|MORRISON, JESSE - Mississippi State University|
|BALDWIN, BRIAN - Mississippi State University|
Submitted to: Crop Science
Publication Type: Peer Reviewed Journal
Publication Acceptance Date: 2/16/2021
Publication Date: 4/20/2021
Citation: Billman, E.D., Morrison, J.I., Baldwin, B.S. 2021. Breeding heat tolerant orchardgrass germplasm for summer persistence in high temperature stress environments of the southeastern United States. Crop Science. https://doi.org/10.1002/csc2.20492.

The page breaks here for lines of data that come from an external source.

**src/rtl/ubxr_pkg.sv**
```systemverilog
// Package: shared types, codes and constants of the UBX frame receiver.
`default_nettype none
package ubxr_pkg;

   localparam int unsigned BYTE_W   = 8;
   localparam int unsigned LEN_W    = 16;
   localparam int unsigned STATUS_W = 2;
   localparam int unsigned ACK_W    = 2;
   localparam int unsigned CSR_IDX_W  = 2;
   localparam int unsigned CSR_DATA_W = 16;

   localparam logic [LEN_W-1:0]  MAX_PAYLOAD_RESET = 16'd1024;
   localparam logic [BYTE_W-1:0] EXP_CLASS_RESET   = 8'h00;
   localparam logic [BYTE_W-1:0] EXP_ID_RESET      = 8'h00;

   localparam logic [BYTE_W-1:0] SYNC_FIRST  = 8'hB5;
   localparam logic [BYTE_W-1:0] SYNC_SECOND = 8'h62;
   localparam logic [BYTE_W-1:0] ACK_CLASS   = 8'h05;
   localparam logic [BYTE_W-1:0] ACK_ID_ACK  = 8'h01;
   localparam logic [BYTE_W-1:0] ACK_ID_NAK  = 8'h00;

   // register indexes
   localparam logic [CSR_IDX_W-1:0] CSR_MAX_PAYLOAD = 2'd0;
   localparam logic [CSR_IDX_W-1:0] CSR_EXP_CLASS   = 2'd1;
   localparam logic [CSR_IDX_W-1:0] CSR_EXP_ID      = 2'd2;

   localparam logic KIND_PAYLOAD   = 1'b0;
   localparam logic KIND_FRAME_END = 1'b1;

   localparam logic [STATUS_W-1:0] STATUS_OK       = 2'd0;
   localparam logic [STATUS_W-1:0] STATUS_CKSUM    = 2'd1;
   localparam logic [STATUS_W-1:0] STATUS_OVER_LIM = 2'd2;

   localparam logic [ACK_W-1:0] ACK_NONE = 2'd0;
   localparam logic [ACK_W-1:0] ACK_ACK  = 2'd1;
   localparam logic [ACK_W-1:0] ACK_NAK  = 2'd2;

   typedef struct packed {
      logic [LEN_W-1:0]  max_payload;
      logic [BYTE_W-1:0] expected_class;
      logic [BYTE_W-1:0] expected_id;
   } cfg_type;

   typedef struct packed {
      logic                kind;
      logic [BYTE_W-1:0]   payload_byte;
      logic [LEN_W-1:0]    byte_offset;
      logic [BYTE_W-1:0]   msg_class;
      logic [BYTE_W-1:0]   msg_id;
      logic [LEN_W-1:0]    payload_length;
      logic [STATUS_W-1:0] status;
      logic [ACK_W-1:0]    ack_result;
      logic                last;
   } rsp_type;

endpackage : ubxr_pkg
`default_nettype wire

```
**src/rtl/ubx_frame_receiver.sv**
```systemverilog
// UBX frame receiver top level: input word register, parser, result register.
// A word waits in the input word register; its result, if any, goes to the result
// register when the parser steps and is offered on rsp_ from then on; words that
// give no result: sync, class, id, length low, checksum A, length high within limit.
// Throughput: one word per cycle, held off while a result waits undrained on rsp_.
// Reset: synchronous, active high; clears the word and result valid flags, the
// parser state (sync hunt) and sets the registers to their defaults.
`default_nettype none
module ubx_frame_receiver
   import ubxr_pkg::*;
(
   input  wire logic                  clock,
   input  wire logic                  reset,
   // byte stream in
   input  wire logic                  req_valid,
   output logic                       req_ready,
   input  wire logic [BYTE_W-1:0]     req_rx_byte,
   // results out
   output logic                       rsp_valid,
   input  wire logic                  rsp_ready,
   output logic                       rsp_kind,
   output logic [BYTE_W-1:0]          rsp_payload_byte,
   output logic [LEN_W-1:0]           rsp_byte_offset,
   output logic [BYTE_W-1:0]          rsp_msg_class,
   output logic [BYTE_W-1:0]          rsp_msg_id,
   output logic [LEN_W-1:0]           rsp_payload_length,
   output logic [STATUS_W-1:0]        rsp_status,
   output logic [ACK_W-1:0]           rsp_ack_result,
   output logic                       rsp_last,
   // register writes
   input  wire logic                  csr_valid,
   output logic                       csr_ready,
   input  wire logic [CSR_IDX_W-1:0]  csr_index,
   input  wire logic [CSR_DATA_W-1:0] csr_data
);

   cfg_type cfg;

   // input word register
   logic              in_valid_ff, in_valid_in;
   logic [BYTE_W-1:0] in_byte_ff;

   // result register
   logic    rsp_valid_ff, rsp_valid_in;
   rsp_type rsp_ff;

   logic    step;
   logic    result_valid;
   rsp_type result;

   // Advance the parser when a word is held and the result register is free or
   // being drained this cycle; every step may produce a result, so wait for room.
   assign step      = in_valid_ff && (!rsp_valid_ff || rsp_ready);
   assign req_ready = !in_valid_ff || step;

   always_comb begin
      in_valid_in = in_valid_ff;
      if (req_ready) in_valid_in = req_valid;
   end

   always_comb begin
      rsp_valid_in = rsp_valid_ff;
      if (step) rsp_valid_in = result_valid;
      else if (rsp_ready) rsp_valid_in = 1'b0;
   end

   always_ff @(posedge clock) begin
      if (reset) begin
         in_valid_ff  <= 1'b0;
         rsp_valid_ff <= 1'b0;
      end else begin
         in_valid_ff  <= in_valid_in;
         rsp_valid_ff <= rsp_valid_in;
      end
   end

   // payload registers: load on accept, hold otherwise
   always_ff @(posedge clock) begin
      if (req_valid && req_ready) in_byte_ff <= req_rx_byte;
      if (step && result_valid) rsp_ff <= result;
   end

   ubxr_csr u_csr (
      .clock     (clock),
      .reset     (reset),
      .csr_valid (csr_valid),
      .csr_ready (csr_ready),
      .csr_index (csr_index),
      .csr_data  (csr_data),
      .cfg       (cfg)
   );

   ubxr_parser u_parser (
      .clock        (clock),
      .reset        (reset),
      .step         (step),
      .rx_byte      (in_byte_ff),
      .cfg          (cfg),
      .result_valid (result_valid),
      .result       (result)
   );

   assign rsp_valid          = rsp_valid_ff;
   assign rsp_kind           = rsp_ff.kind;
   assign rsp_payload_byte   = rsp_ff.payload_byte;
   assign rsp_byte_offset    = rsp_ff.byte_offset;
   assign rsp_msg_class      = rsp_ff.msg_class;
   assign rsp_msg_id         = rsp_ff.msg_id;
   assign rsp_payload_length = rsp_ff.payload_length;
   assign rsp_status         = rsp_ff.status;
   assign rsp_ack_result     = rsp_ff.ack_result;
   assign rsp_last           = rsp_ff.last;

endmodule : ubx_frame_receiver
`default_nettype wire

```
**src/rtl/ubxr_csr.sv**
```systemverilog
// Configuration registers of the UBX frame receiver.
`default_nettype none
module ubxr_csr
   import ubxr_pkg::*;
(
   input  wire logic                  clock,
   input  wire logic                  reset,
   input  wire logic                  csr_valid,
   output logic                       csr_ready,
   input  wire logic [CSR_IDX_W-1:0]  csr_index,
   input  wire logic [CSR_DATA_W-1:0] csr_data,
   output cfg_type                    cfg
);

   cfg_type cfg_ff;
   cfg_type cfg_in;

   assign csr_ready = 1'b1;
   assign cfg       = cfg_ff;

   always_comb begin
      cfg_in = cfg_ff;
      if (csr_valid) begin
         unique case (csr_index)
            CSR_MAX_PAYLOAD: cfg_in.max_payload    = csr_data;
            CSR_EXP_CLASS:   cfg_in.expected_class = csr_data[BYTE_W-1:0];
            CSR_EXP_ID:      cfg_in.expected_id    = csr_data[BYTE_W-1:0];
            default:         cfg_in = cfg_ff;  // drop writes beyond the list
         endcase
      end
   end

   always_ff @(posedge clock) begin
      if (reset) begin
         cfg_ff.max_payload    <= MAX_PAYLOAD_RESET;
         cfg_ff.expected_class <= EXP_CLASS_RESET;
         cfg_ff.expected_id    <= EXP_ID_RESET;
      end else begin
         cfg_ff <= cfg_in;
      end
   end

endmodule : ubxr_csr
`default_nettype wire

```
**src/rtl/ubxr_parser.sv**
```systemverilog
// Frame state machine: sync hunt, header capture, Fletcher sums and reports.
`default_nettype none
module ubxr_parser
   import ubxr_pkg::*;
(
   input  wire logic              clock,
   input  wire logic              reset,
   input  wire logic              step,
   input  wire logic [BYTE_W-1:0] rx_byte,
   input  wire cfg_type           cfg,
   output logic                   result_valid,
   output rsp_type                result
);

   localparam logic [3:0] PH_SYNC1 = 4'd0;
   localparam logic [3:0] PH_SYNC2 = 4'd1;
   localparam logic [3:0] PH_CLASS = 4'd2;
   localparam logic [3:0] PH_ID    = 4'd3;
   localparam logic [3:0] PH_LENLO = 4'd4;
   localparam logic [3:0] PH_LENHI = 4'd5;
   localparam logic [3:0] PH_PAYLD = 4'd6;
   localparam logic [3:0] PH_CKA   = 4'd7;
   localparam logic [3:0] PH_CKB   = 4'd8;

   logic [3:0]        phase_ff, phase_in;
   logic [BYTE_W-1:0] class_ff, class_in;
   logic [BYTE_W-1:0] id_ff, id_in;
   logic [LEN_W-1:0]  length_ff, length_in;
   logic [LEN_W-1:0]  count_ff, count_in;
   logic [BYTE_W-1:0] sum_a_ff, sum_a_in;
   logic [BYTE_W-1:0] sum_b_ff, sum_b_in;
   logic [BYTE_W-1:0] rx_sum_a_ff, rx_sum_a_in;
   logic [BYTE_W-1:0] echo_class_ff, echo_class_in;
   logic [BYTE_W-1:0] echo_id_ff, echo_id_in;

   logic [BYTE_W-1:0] base_a, base_b, add_a, add_b;
   logic [LEN_W-1:0]  count_inc;
   logic [LEN_W-1:0]  new_length;
   logic              cksum_ok;

   // the class byte restarts both sums
   assign base_a     = (phase_ff == PH_CLASS) ? '0 : sum_a_ff;
   assign base_b     = (phase_ff == PH_CLASS) ? '0 : sum_b_ff;
   assign add_a      = base_a + rx_byte;
   assign add_b      = base_b + add_a;
   assign count_inc  = count_ff + 1'b1;
   assign new_length = {rx_byte, length_ff[BYTE_W-1:0]};
   assign cksum_ok   = (rx_sum_a_ff == sum_a_ff) && (rx_byte == sum_b_ff);

   always_comb begin
      phase_in      = phase_ff;
      class_in      = class_ff;
      id_in         = id_ff;
      length_in     = length_ff;
      count_in      = count_ff;
      sum_a_in      = sum_a_ff;
      sum_b_in      = sum_b_ff;
      rx_sum_a_in   = rx_sum_a_ff;
      echo_class_in = echo_class_ff;
      echo_id_in    = echo_id_ff;

      result_valid          = 1'b0;
      result.kind           = KIND_PAYLOAD;
      result.payload_byte   = '0;
      result.byte_offset    = '0;
      result.msg_class      = class_ff;
      result.msg_id         = id_ff;
      result.payload_length = length_ff;
      result.status         = STATUS_OK;
      result.ack_result     = ACK_NONE;
      result.last           = 1'b0;

      unique case (phase_ff)
         PH_SYNC1: begin
            if (rx_byte == SYNC_FIRST) phase_in = PH_SYNC2;
         end
         PH_SYNC2: begin
            if (rx_byte == SYNC_SECOND) phase_in = PH_CLASS;
            else if (rx_byte != SYNC_FIRST) phase_in = PH_SYNC1;
         end
         PH_CLASS: begin
            echo_class_in = '0;
            echo_id_in    = '0;
            class_in      = rx_byte;
            sum_a_in      = add_a;
            sum_b_in      = add_b;
            phase_in      = PH_ID;
         end
         PH_ID: begin
            id_in    = rx_byte;
            sum_a_in = add_a;
            sum_b_in = add_b;
            phase_in = PH_LENLO;
         end
         PH_LENLO: begin
            length_in = {{(LEN_W-BYTE_W){1'b0}}, rx_byte};
            sum_a_in  = add_a;
            sum_b_in  = add_b;
            phase_in  = PH_LENHI;
         end
         PH_LENHI: begin
            length_in = new_length;
            sum_a_in  = add_a;
            sum_b_in  = add_b;
            count_in  = '0;
            if (new_length > cfg.max_payload) begin
               result_valid          = 1'b1;
               result.kind           = KIND_FRAME_END;
               result.payload_length = new_length;
               result.status         = STATUS_OVER_LIM;
               result.last           = 1'b1;
               phase_in              = PH_SYNC1;
            end else if (new_length == '0) begin
               phase_in = PH_CKA;
            end else begin
               phase_in = PH_PAYLD;
            end
         end
         PH_PAYLD: begin
            if (count_ff == LEN_W'(0)) echo_class_in = rx_byte;
            else if (count_ff == LEN_W'(1)) echo_id_in = rx_byte;
            sum_a_in            = add_a;
            sum_b_in            = add_b;
            result_valid        = 1'b1;
            result.payload_byte = rx_byte;
            result.byte_offset  = count_ff;
            count_in            = count_inc;
            if (count_inc >= length_ff) phase_in = PH_CKA;
         end
         PH_CKA: begin
            rx_sum_a_in = rx_byte;
            phase_in    = PH_CKB;
         end
         PH_CKB: begin
            result_valid  = 1'b1;
            result.kind   = KIND_FRAME_END;
            result.status = cksum_ok ? STATUS_OK : STATUS_CKSUM;
            result.last   = 1'b1;
            if (cksum_ok && (class_ff == ACK_CLASS) && (length_ff >= LEN_W'(2)) &&
                (echo_class_ff == cfg.expected_class) &&
                (echo_id_ff == cfg.expected_id)) begin
               if (id_ff == ACK_ID_ACK) result.ack_result = ACK_ACK;
               else if (id_ff == ACK_ID_NAK) result.ack_result = ACK_NAK;
            end
            phase_in = PH_SYNC1;
         end
         default: begin
            phase_in = PH_SYNC1;
         end
      endcase
   end

   always_ff @(posedge clock) begin
      if (reset) begin
         phase_ff      <= PH_SYNC1;
         class_ff      <= '0;
         id_ff         <= '0;
         length_ff     <= '0;
         count_ff      <= '0;
         sum_a_ff      <= '0;
         sum_b_ff      <= '0;
         rx_sum_a_ff   <= '0;
         echo_class_ff <= '0;
         echo_id_ff    <= '0;
      end else if (step) begin
         phase_ff      <= phase_in;
         class_ff      <= class_in;
         id_ff         <= id_in;
         length_ff     <= length_in;
         count_ff      <= count_in;
         sum_a_ff      <= sum_a_in;
         sum_b_ff      <= sum_b_in;
         rx_sum_a_ff   <= rx_sum_a_in;
         echo_class_ff <= echo_class_in;
         echo_id_ff    <= echo_id_in;
      end
   end

endmodule : ubxr_parser
`default_nettype wire
```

Interpretive Summary: Heat and drought stress have been longstanding barriers to incorporating cool-season forage crops into production systems of the southeastern United States. With daily temperatures frequently exceeding 30°Celsius (C), many perennial species often behave as annuals, dying out over summer months due to lack of heat tolerance. Orchardgrass is a cool-season perennial forage that is common in northern livestock and cover crop production systems, displaying greater forage quality than warm-season grasses common in the Southeast. Over three generations (2015-2018) growth chambers were used to control environmental variation, and recurrent phenotypic selection was used to develop a population of orchardgrass germplasm which displays increased germination at very hot temperatures (40°C) and greater ability to persist over hot and dry summer months in the field. Final germination of the germplasm was approximately 82% at 40°C, compared to 38% germination in the unselected, parental population. Stand persistence over summer months increased from approximately 27% to over 56%, with no irrigation or fertilization from May – September. This germplasm can potentially serve as a strong candidate for incorporating vigorous, higher quality perennial forage and cover crops into southeastern production systems.
Technical Abstract: Orchardgrass (Dactylis glomerata L.) could serve as a cool-season perennial in southeastern production systems, but often does not behave as a true perennial under high temperature stress conditions of the region. This work sought to develop heat tolerant orchardgrass germplasm through recurrent phenotypic selection (RPS) that would both reduce secondary seed dormancy caused by high soil temperatures and improve stand persistence and perennation over summer months. Selection was conducted in a growth chamber 40:30°C (12:12 h, light/darkness), with germinated seedlings subjected to an additional 2-3 weeks of 40:30°C conditions. The base germplasm (Cycle 0) and selected individuals (Cycles 1-3) were transplanted into the field, then harvested for seed. Forty-degree germination tests compared mean cumulative germination, velocity of germination within 8 d (VOG8), and realized heritability (h2). Stand persistence was assessed 1 year after transplanting. Results from 2018 tests indicated Cycle 3 seed germination was greater (82%) than all previous cycles of selection and VOG8 was eight times greater than that of Cycle 0. Additive gene action also increased, with final h2 = 0.45, and Cycle 3 stand persistence (56%) was double that of Cycle 0 (27%). These results indicated a significant improvement over the base germplasm for both germination at high temperatures and stand persistence in the field. This could lead to stand survival and greater adoption by southeastern forage producers.